- Provided data
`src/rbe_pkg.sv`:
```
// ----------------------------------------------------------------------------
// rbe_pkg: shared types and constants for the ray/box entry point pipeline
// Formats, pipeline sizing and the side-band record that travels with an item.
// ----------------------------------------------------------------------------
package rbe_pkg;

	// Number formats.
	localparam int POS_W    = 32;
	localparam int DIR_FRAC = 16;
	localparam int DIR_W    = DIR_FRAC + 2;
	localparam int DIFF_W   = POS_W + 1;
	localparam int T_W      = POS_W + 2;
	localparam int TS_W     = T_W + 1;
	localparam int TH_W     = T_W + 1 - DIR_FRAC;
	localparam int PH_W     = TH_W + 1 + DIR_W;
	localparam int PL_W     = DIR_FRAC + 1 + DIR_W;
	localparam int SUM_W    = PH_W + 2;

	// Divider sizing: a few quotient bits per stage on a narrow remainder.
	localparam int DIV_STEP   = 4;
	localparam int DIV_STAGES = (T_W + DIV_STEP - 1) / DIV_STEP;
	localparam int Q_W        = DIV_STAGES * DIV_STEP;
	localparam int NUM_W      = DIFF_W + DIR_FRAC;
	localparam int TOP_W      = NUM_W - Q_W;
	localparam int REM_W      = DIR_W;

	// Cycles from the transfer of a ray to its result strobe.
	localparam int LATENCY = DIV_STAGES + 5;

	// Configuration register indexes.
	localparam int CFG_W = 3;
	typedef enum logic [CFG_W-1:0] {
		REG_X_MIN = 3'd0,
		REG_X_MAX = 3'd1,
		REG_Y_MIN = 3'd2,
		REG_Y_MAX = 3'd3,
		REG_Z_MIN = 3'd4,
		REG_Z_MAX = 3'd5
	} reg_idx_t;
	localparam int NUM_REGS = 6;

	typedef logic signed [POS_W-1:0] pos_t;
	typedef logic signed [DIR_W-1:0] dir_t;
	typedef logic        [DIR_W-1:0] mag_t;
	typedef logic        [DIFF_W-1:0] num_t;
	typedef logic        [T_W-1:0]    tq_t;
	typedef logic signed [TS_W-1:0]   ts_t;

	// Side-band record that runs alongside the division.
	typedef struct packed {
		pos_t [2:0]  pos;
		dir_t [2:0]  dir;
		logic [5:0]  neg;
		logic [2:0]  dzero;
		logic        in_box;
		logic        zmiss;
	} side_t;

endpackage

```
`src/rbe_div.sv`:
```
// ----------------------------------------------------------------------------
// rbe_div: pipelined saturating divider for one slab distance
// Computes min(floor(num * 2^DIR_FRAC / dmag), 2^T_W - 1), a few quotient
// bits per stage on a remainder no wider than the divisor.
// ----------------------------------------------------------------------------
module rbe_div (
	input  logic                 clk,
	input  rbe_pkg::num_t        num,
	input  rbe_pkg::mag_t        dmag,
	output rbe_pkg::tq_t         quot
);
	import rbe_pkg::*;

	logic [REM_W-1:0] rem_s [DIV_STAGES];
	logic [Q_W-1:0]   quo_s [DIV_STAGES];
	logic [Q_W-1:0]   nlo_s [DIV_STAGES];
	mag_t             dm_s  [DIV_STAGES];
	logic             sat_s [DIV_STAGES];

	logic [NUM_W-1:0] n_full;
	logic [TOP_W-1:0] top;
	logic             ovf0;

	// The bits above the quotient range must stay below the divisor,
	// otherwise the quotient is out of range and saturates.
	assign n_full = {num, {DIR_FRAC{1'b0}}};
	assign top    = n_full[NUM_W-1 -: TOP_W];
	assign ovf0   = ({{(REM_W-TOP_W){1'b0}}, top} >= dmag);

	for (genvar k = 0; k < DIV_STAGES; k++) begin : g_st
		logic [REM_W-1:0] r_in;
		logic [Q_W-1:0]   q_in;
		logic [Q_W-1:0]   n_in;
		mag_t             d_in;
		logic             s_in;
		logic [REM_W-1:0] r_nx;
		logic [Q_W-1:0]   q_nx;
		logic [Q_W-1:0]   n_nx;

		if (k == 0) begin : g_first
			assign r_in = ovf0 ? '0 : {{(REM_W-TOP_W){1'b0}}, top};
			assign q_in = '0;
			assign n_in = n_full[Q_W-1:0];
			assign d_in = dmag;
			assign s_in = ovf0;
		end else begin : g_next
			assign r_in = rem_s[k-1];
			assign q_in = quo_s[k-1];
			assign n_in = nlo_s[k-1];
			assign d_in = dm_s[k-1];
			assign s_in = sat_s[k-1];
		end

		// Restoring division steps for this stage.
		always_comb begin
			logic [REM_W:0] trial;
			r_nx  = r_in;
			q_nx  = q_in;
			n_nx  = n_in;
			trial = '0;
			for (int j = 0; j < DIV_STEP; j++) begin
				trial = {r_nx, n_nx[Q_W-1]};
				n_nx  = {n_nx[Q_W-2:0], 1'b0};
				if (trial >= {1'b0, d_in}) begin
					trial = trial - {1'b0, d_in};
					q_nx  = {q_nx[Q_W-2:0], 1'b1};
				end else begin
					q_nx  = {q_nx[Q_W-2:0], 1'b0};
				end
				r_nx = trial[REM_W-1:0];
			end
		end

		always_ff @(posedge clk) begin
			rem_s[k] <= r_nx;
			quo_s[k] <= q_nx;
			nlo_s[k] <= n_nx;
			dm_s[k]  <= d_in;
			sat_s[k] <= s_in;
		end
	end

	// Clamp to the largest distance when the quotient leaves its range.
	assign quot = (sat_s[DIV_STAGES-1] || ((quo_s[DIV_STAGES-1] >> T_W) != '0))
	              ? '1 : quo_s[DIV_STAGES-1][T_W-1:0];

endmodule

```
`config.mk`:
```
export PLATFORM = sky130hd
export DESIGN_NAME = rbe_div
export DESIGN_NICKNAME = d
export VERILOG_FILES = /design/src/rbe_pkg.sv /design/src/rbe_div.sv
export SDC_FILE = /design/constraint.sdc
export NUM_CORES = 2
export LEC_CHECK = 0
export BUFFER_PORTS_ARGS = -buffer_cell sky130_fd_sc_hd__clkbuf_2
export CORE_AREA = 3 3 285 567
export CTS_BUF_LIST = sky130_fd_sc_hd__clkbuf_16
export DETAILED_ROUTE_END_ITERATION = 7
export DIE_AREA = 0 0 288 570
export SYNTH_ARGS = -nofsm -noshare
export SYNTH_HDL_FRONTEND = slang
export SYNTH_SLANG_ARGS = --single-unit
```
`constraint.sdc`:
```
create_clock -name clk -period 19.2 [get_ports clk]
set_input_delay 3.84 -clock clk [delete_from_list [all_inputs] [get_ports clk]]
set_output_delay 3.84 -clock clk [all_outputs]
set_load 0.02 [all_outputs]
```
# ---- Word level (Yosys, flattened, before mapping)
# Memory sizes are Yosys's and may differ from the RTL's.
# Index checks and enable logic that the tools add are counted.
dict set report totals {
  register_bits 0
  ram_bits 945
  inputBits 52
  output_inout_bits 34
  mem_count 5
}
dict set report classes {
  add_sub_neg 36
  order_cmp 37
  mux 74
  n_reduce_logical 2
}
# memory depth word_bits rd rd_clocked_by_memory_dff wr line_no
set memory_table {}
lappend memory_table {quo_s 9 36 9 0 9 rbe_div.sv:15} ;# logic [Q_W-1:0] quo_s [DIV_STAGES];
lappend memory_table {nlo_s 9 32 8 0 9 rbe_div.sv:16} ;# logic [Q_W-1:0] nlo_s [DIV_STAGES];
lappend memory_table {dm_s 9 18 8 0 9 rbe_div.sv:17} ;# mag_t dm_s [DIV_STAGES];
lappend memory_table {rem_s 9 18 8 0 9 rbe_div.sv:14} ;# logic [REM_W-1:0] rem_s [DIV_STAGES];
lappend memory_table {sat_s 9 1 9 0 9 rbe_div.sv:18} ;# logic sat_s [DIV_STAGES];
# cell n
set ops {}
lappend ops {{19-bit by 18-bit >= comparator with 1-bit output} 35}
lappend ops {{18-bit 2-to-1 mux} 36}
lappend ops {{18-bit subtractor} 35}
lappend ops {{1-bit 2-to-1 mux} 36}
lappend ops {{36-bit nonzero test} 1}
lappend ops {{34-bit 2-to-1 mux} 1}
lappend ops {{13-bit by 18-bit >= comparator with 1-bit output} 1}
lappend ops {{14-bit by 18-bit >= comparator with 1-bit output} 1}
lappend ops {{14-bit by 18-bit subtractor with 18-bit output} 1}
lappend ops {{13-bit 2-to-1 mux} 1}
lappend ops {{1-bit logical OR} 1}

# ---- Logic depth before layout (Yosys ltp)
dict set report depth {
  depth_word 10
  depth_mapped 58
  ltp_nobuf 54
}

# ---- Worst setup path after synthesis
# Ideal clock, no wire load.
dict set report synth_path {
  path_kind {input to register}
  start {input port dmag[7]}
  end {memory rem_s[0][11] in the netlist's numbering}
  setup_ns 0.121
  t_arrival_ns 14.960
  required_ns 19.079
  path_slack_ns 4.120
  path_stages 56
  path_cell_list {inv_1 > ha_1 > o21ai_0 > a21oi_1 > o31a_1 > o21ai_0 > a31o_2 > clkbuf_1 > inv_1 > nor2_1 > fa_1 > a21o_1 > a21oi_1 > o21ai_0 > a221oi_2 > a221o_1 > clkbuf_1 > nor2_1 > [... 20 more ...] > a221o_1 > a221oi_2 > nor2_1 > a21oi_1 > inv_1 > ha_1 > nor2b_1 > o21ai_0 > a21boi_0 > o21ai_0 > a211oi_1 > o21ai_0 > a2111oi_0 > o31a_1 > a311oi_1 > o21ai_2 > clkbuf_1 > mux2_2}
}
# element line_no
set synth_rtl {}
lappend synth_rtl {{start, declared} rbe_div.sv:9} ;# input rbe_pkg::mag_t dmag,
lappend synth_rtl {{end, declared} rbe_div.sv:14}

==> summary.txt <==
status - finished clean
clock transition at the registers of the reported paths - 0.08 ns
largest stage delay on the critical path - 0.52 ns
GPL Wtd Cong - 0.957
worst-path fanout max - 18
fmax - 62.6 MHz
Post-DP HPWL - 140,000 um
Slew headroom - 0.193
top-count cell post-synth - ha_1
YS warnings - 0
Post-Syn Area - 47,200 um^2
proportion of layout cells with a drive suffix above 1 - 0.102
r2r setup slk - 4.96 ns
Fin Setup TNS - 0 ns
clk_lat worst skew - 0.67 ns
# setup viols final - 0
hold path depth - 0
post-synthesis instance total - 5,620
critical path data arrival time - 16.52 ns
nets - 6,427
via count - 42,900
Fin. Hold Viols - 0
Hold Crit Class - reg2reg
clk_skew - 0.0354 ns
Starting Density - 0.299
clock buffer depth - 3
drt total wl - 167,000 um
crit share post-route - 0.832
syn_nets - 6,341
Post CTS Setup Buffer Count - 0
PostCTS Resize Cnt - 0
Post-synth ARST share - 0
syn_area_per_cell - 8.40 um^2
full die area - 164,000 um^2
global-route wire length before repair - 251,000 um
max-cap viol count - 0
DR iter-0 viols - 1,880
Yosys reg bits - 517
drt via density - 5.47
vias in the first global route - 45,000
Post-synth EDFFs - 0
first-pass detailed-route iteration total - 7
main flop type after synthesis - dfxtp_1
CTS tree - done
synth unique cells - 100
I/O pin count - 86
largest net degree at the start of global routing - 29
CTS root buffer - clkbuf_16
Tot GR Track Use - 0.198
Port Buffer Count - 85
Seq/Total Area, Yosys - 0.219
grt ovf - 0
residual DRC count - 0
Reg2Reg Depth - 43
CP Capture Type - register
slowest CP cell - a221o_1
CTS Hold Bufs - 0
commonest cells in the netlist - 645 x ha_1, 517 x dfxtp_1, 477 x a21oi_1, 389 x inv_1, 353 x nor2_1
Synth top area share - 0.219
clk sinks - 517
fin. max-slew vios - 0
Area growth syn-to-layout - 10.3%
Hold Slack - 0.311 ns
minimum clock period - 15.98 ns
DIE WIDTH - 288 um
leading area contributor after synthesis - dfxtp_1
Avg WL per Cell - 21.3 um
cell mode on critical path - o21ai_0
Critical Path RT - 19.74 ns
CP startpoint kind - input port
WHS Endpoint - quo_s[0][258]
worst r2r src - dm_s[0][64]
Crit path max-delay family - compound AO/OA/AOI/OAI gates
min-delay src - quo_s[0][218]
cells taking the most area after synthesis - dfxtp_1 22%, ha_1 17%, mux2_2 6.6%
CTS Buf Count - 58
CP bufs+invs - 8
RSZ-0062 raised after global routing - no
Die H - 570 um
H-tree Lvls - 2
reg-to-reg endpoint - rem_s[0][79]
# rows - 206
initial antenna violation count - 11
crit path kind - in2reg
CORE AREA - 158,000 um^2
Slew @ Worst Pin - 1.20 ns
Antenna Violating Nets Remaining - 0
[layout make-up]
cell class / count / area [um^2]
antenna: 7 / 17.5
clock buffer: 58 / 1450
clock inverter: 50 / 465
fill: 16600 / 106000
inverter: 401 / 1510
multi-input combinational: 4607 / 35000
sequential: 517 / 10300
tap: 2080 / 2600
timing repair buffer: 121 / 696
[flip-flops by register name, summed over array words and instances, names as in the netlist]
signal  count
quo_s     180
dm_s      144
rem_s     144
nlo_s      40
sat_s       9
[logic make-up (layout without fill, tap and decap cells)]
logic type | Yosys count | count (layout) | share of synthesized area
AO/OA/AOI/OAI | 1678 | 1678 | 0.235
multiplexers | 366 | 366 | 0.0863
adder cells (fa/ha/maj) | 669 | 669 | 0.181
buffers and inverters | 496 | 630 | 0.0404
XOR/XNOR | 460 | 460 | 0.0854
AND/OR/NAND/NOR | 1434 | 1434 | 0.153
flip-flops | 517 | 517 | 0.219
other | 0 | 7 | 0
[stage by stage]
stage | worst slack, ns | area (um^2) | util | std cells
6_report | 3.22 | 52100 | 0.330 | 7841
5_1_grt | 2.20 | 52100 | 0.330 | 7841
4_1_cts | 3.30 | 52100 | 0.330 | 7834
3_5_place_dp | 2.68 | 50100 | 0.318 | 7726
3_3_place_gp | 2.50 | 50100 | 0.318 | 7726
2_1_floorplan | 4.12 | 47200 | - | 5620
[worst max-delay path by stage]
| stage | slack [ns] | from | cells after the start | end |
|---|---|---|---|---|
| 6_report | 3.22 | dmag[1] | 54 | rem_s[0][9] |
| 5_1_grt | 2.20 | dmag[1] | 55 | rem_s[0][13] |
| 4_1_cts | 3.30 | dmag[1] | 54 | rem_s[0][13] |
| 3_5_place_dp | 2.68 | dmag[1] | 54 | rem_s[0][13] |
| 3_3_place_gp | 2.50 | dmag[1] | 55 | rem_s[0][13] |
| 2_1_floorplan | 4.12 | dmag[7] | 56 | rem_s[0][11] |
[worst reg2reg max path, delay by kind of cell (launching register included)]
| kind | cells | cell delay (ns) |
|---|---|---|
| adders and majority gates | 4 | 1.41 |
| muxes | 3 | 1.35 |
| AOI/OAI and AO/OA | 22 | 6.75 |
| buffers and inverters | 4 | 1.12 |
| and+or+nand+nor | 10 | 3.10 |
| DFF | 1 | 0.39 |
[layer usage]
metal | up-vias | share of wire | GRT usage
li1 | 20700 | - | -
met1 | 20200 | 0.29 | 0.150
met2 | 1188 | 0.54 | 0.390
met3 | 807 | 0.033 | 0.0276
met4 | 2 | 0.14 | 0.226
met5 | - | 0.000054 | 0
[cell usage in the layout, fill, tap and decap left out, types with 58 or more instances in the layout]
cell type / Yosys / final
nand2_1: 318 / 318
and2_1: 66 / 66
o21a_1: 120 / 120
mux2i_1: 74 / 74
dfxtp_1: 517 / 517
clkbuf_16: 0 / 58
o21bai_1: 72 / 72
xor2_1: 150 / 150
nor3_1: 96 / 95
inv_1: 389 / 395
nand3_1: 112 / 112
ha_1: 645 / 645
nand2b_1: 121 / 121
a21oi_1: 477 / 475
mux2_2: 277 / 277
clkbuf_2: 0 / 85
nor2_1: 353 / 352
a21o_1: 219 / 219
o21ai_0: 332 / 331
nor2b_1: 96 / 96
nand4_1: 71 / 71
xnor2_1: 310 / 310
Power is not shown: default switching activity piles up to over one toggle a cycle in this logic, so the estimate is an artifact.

- Try it
Take the listing above and repeat exactly the lines from the one containing "proportion of layout" through the one containing "Post CTS Setup Buffer Count - 0", both included.

- Result of the task
proportion of layout cells with a drive suffix above 1 - 0.102
r2r setup slk - 4.96 ns
Fin Setup TNS - 0 ns
clk_lat worst skew - 0.67 ns
# setup viols final - 0
hold path depth - 0
post-synthesis instance total - 5,620
critical path data arrival time - 16.52 ns
nets - 6,427
via count - 42,900
Fin. Hold Viols - 0
Hold Crit Class - reg2reg
clk_skew - 0.0354 ns
Starting Density - 0.299
clock buffer depth - 3
drt total wl - 167,000 um
crit share post-route - 0.832
syn_nets - 6,341
Post CTS Setup Buffer Count - 0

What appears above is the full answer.